### Collected data entries
################

Background: an optimization exercise with open tools, aiming at small area, a short achievable clock period and few clock cycles per item. Do not read the settings as production practice. RTL that was checked went through simulation tests only; none was proved equivalent to the original. Power and IR drop assume default switching activity.

## centered_moving_average_unit
module centered_moving_average_unit #(
  parameter int MAX_HALF_WIDTH = CMA_MAX_HALF_WIDTH,
  parameter int SAMPLE_BITS    = CMA_SAMPLE_BITS
) (
  input  logic               clk,
  input  logic               rst,
  input  logic               cfg_wr_en,
  input  logic [CFG_W-1:0]   cfg_wr_data,    
  input  logic               s_axis_tvalid,
  output logic               s_axis_tready,
  input  logic [TDATA_W-1:0] s_axis_tdata,   
  input  logic               s_axis_tlast,   
  output logic               m_axis_tvalid,
  input  logic               m_axis_tready,
  output logic [TDATA_W-1:0] m_axis_tdata,   
  output logic               m_axis_tlast,   
  output logic               m_axis_tuser    
);
clock: 5.5 ns
lec_check: 0
abc_clock_period_in_ps: 2500
cap_margin: 20
core_margin: 2
core_utilization: 40
setup_slack_margin: 3.0
slew_margin: 20
run.sh (not shown) runs the stock make flow with config.mk's settings and CLKGATE_MAP_FILE= SYNTH_SCRIPT=/design/flow/synth_recipe.tcl, a recipe that flattens the netlist after the stock synthesis.
The starting point finished but failed the layout checks on negative setup slack.
==> next run, changes <==
--- a/flow/config.mk
+++ b/flow/config.mk
@@ -8 +7,0 @@
-export ABC_CLOCK_PERIOD_IN_PS = 2500
@@ -12 +10,0 @@
-export SETUP_SLACK_MARGIN = 3.0
Result: The changed run reached the layout checks and failed them: negative setup slack. Synthesized cell count stays the same. Core utilization went down by 1.1 points. Flip-flop and latch count stays the same. Clock power hardly moves. Area after synthesis stays the same. Cell count went down by 1.0%. Critical path depth went down by 1.
Function was not checked in any run of this note: the RTL went through the layout flow alone.


centered_moving_average_unit, a different RTL version from the one above (not shown whole).
Size: about 6600 cells after synthesis, roughly 3300 flip-flops, about 110 I/O pins, roughly 120000 µm² of cells after synthesis.
export LEC_CHECK = 0
export ABC_CLOCK_PERIOD_IN_PS = 2500
export CAP_MARGIN = 20
export CORE_MARGIN = 2
export CORE_UTILIZATION = 40
export CTS_BUF_LIST = sky130_fd_sc_hd__clkbuf_8 sky130_fd_sc_hd__clkbuf_16
export CTS_CLUSTER_DIAMETER = 60
export CTS_CLUSTER_SIZE = 20
export SETUP_SLACK_MARGIN = 3.0
export SLEW_MARGIN = 20
export TNS_END_PERCENT = 10
create_clock -name core_clock -period 5.5 [get_ports {clk}]
Testbench counts at the start, summed over its fixed seeds: cycles 15,462, items 13,361.
Rerun with:
- CTS_BUF_LIST: sky130_fd_sc_hd__clkbuf_8 sky130_fd_sc_hd__clkbuf_16 -> sky130_fd_sc_hd__clkbuf_8
- CTS_CLUSTER_DIAMETER: 60 -> 40
- SETUP_SLACK_MARGIN: 3.0 -> 2.9
Outcome: Sequential power is about the same; total power goes up by 4.7%; cell count goes up by 2.6%; global-route usage hardly moves; worst setup slack is worse by 45 ps; routed wire length hardly moves; clock skew goes down by 3.9 ps.
Rerun with:
- CTS_BUF_LIST: sky130_fd_sc_hd__clkbuf_8 -> sky130_fd_sc_hd__clkbuf_8 sky130_fd_sc_hd__clkbuf_16
- CTS_CLUSTER_DIAMETER: 40 -> 60
- CTS_CLUSTER_SIZE: 20 -> 24
After rerunning: Worst setup slack gets better by 66 ps. Global-route usage drops by 0.20 points. Hold slack gets worse by 16 ps. Total power drops by a few percent. Sequential power is about the same. First-iteration DRC count climbs slightly. Critical path depth drops by 3. Core utilization drops by 0.74 points. Area after synthesis is unchanged.
Rerun with:
- CTS_BUF_LIST: sky130_fd_sc_hd__clkbuf_8 sky130_fd_sc_hd__clkbuf_16 -> sky130_fd_sc_hd__clkbuf_4 sky130_fd_sc_hd__clkbuf_8
- CTS_CLUSTER_DIAMETER: 60 -> default
- CTS_CLUSTER_SIZE: 24 -> default
The changed run completed without violations; synthesized area does not change; design area goes up by 2.8%; flip-flop and latch count stays the same; total power goes up by 8.8%; worst hold slack got worse by 9.1 ps; wire length goes up by 2.7%; worst setup slack got worse by 4.6 ps.
Rerun with:
- CORE_UTILIZATION: 40 -> 55
- CTS_BUF_LIST: sky130_fd_sc_hd__clkbuf_4 sky130_fd_sc_hd__clkbuf_8 -> sky130_fd_sc_hd__clkbuf_8 sky130_fd_sc_hd__clkbuf_16
- CTS_CLUSTER_DIAMETER: default -> 60
- CTS_CLUSTER_SIZE: default -> 20
Effect: Via count drops by a few percent; sequential share of layout area climbs by 2.3 points; cell area drops by a few percent; combinational power drops slightly; cell count drops by about a fifth; first-iteration DRC count drops by a few percent; worst hold slack is better by 46 ps; sequential power barely changes; synthesized area is unchanged.
Rerun with:
- CORE_UTILIZATION: 55 -> 40
- CTS_BUF_LIST: sky130_fd_sc_hd__clkbuf_8 sky130_fd_sc_hd__clkbuf_16 -> sky130_fd_sc_hd__clkbuf_4 sky130_fd_sc_hd__clkbuf_8
- CTS_CLUSTER_DIAMETER: 60 -> 40
Outcome:
- worst setup slack gains 110 ps
- global-route usage decreases by 4.5 points
- clock skew climbs by 61 ps
- power rose by 5.5%
- sequential power hardly moves
- register-to-register slack improves by 110 ps
- synthesized area does not change


centered_moving_average_unit, a different RTL version from the one above (not shown whole).
Size in the first run: about 6,600 cells after synthesis, roughly 110 I/O pins.
clock: 5.5 ns
lec_check: 0
abc_clock_period_in_ps: 2500
cap_margin: 20
core_margin: 2
core_utilization: 40
setup_slack_margin: 2.9
slew_margin: 20
tns_end_percent: 10
Change:
Settings changed: CORE_UTILIZATION 40 to 55.
What happened: The new run produced a clean layout; clock power fell by about 2%; critical path depth rose by 1; count of clock-buffer cells in the layout rose by 9; global-route usage rose by 5.1 points; sequential share of layout area rose by 1.3 points; power fell by 1.4%; setup slack is better by 18 ps; wire length fell by 3.9%.
Function was not checked in any run of this note: the RTL went through the layout flow alone.


Setup of north:
centered_moving_average_unit, a different RTL version from the one above (not shown whole).
Size: roughly 110 I/O pins, about 120000 um^2 of cells after synthesis.
Settings: LEC_CHECK=0, ABC_CLOCK_PERIOD_IN_PS=2500, CAP_MARGIN=20, CORE_MARGIN=2, CORE_UTILIZATION=40, SETUP_SLACK_MARGIN=2.6, SLEW_MARGIN=20, TNS_END_PERCENT=10; clock period 5.5 ns.
Testbench counts of north, summed over its fixed seeds: cycles 15,462, items 13,361.
For south, these inputs were changed with respect to north:
# north
export LEC_CHECK = 0
export ABC_CLOCK_PERIOD_IN_PS = 2500
export CAP_MARGIN = 20
export CORE_MARGIN = 2
export CORE_UTILIZATION = 40
export SETUP_SLACK_MARGIN = 2.6
export SLEW_MARGIN = 20
export TNS_END_PERCENT = 10
create_clock -name core_clock -period 5.5 [get_ports {clk}]
# south
export LEC_CHECK = 0
export ABC_CLOCK_PERIOD_IN_PS = 2500
export CAP_MARGIN = 20
export CORE_MARGIN = 2
export CORE_UTILIZATION = 40
export SETUP_SLACK_MARGIN = 2.9
export SLEW_MARGIN = 20
export TNS_END_PERCENT = 10
create_clock -name core_clock -period 5.5 [get_ports {clk}]
[summary]
Diff north..south | number of unique standard cell types used by synthesis | unchanged
Relative to north, south improves reg2reg setup slack.
On minimum period implied by the final worst setup slack, the higher figure sits with north, not south.
Per the comparison of south with north, number of well taps did not really move, global-route track usage on met1 did not really move.
Number of vias after detailed routing deteriorates in south relative to north.
Combinational power (south over north): increase, about 4.5%


old:
centered_moving_average_unit, a different RTL version from the one above (not shown whole).
Size: ~6,600 cells after synthesis, about 3,300 flip-flops, roughly 120,000 um^2 of cells after synthesis.
Settings: LEC_CHECK=0, ABC_CLOCK_PERIOD_IN_PS=2500, CAP_MARGIN=20, CORE_MARGIN=2, CORE_UTILIZATION=40, CTS_BUF_LIST=sky130_fd_sc_hd__clkbuf_4 sky130_fd_sc_hd__clkbuf_8, SETUP_SLACK_MARGIN=3.1, SLEW_MARGIN=20, TNS_END_PERCENT=30; clock period 5.5 ns.
Every stage of the flow completed for old, and the final layout passed the timing, DRC and antenna checks.
> inputs changed (old -> new)
Settings: clearing CTS_BUF_LIST, which used to be sky130_fd_sc_hd__clkbuf_4 sky130_fd_sc_hd__clkbuf_8; swapping 30 for 10 in TNS_END_PERCENT; swapping 3.1 for 2.9 in SETUP_SLACK_MARGIN.
==> comparison <==
- old reports its end point of the critical path as s_axis_tready while new reports a_lo[14].
- Looking at register-to-register slack across old and new, the one that comes out lower is old.
- new: met1 routed wirelength after detailed routing is about 3.4% lower than what old reported.
- new: flow complete, layout not clean; failing: antenna rules
- new ended up with met5 as its top routing layer in use; old ended up with met4.
- Compared with old, new shows a lower via count.
- In the tables for old and new, worst setup slack reads higher with new.
Function was not checked in any run of this note: the RTL went through the layout flow alone.


== ember ==
RTL: one of the versions met above, not the one the previous note started from.
Size in the first run: about 6600 cells after synthesis, about 120000 sq um of cells after synthesis.
Settings: LEC_CHECK=0, ABC_CLOCK_PERIOD_IN_PS=2500, CAP_MARGIN=20, CORE_MARGIN=2, CORE_UTILIZATION=40, CTS_BUF_LIST=sky130_fd_sc_hd__clkbuf_4 sky130_fd_sc_hd__clkbuf_8, SETUP_SLACK_MARGIN=2.7, SLEW_MARGIN=20, TNS_END_PERCENT=10; clock period 5.5 ns.
ember: done, clean on timing, DRC and antenna
Testbench counts of ember, summed over its fixed seeds: cycles 15,462, items 13,361.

################

### Required work
In the entries above, find the line holding "- SETUP_SLACK_MARGIN: 3.0 -> 2.9" and the line holding "- CTS_CLUSTER_SIZE: 20 -> 24", then retype exactly those two lines and every line between them, and nothing else.

### Result for this task
- SETUP_SLACK_MARGIN: 3.0 -> 2.9
Outcome: Sequential power is about the same; total power goes up by 4.7%; cell count goes up by 2.6%; global-route usage hardly moves; worst setup slack is worse by 45 ps; routed wire length hardly moves; clock skew goes down by 3.9 ps.
Rerun with:
- CTS_BUF_LIST: sky130_fd_sc_hd__clkbuf_8 -> sky130_fd_sc_hd__clkbuf_8 sky130_fd_sc_hd__clkbuf_16
- CTS_CLUSTER_DIAMETER: 40 -> 60
- CTS_CLUSTER_SIZE: 20 -> 24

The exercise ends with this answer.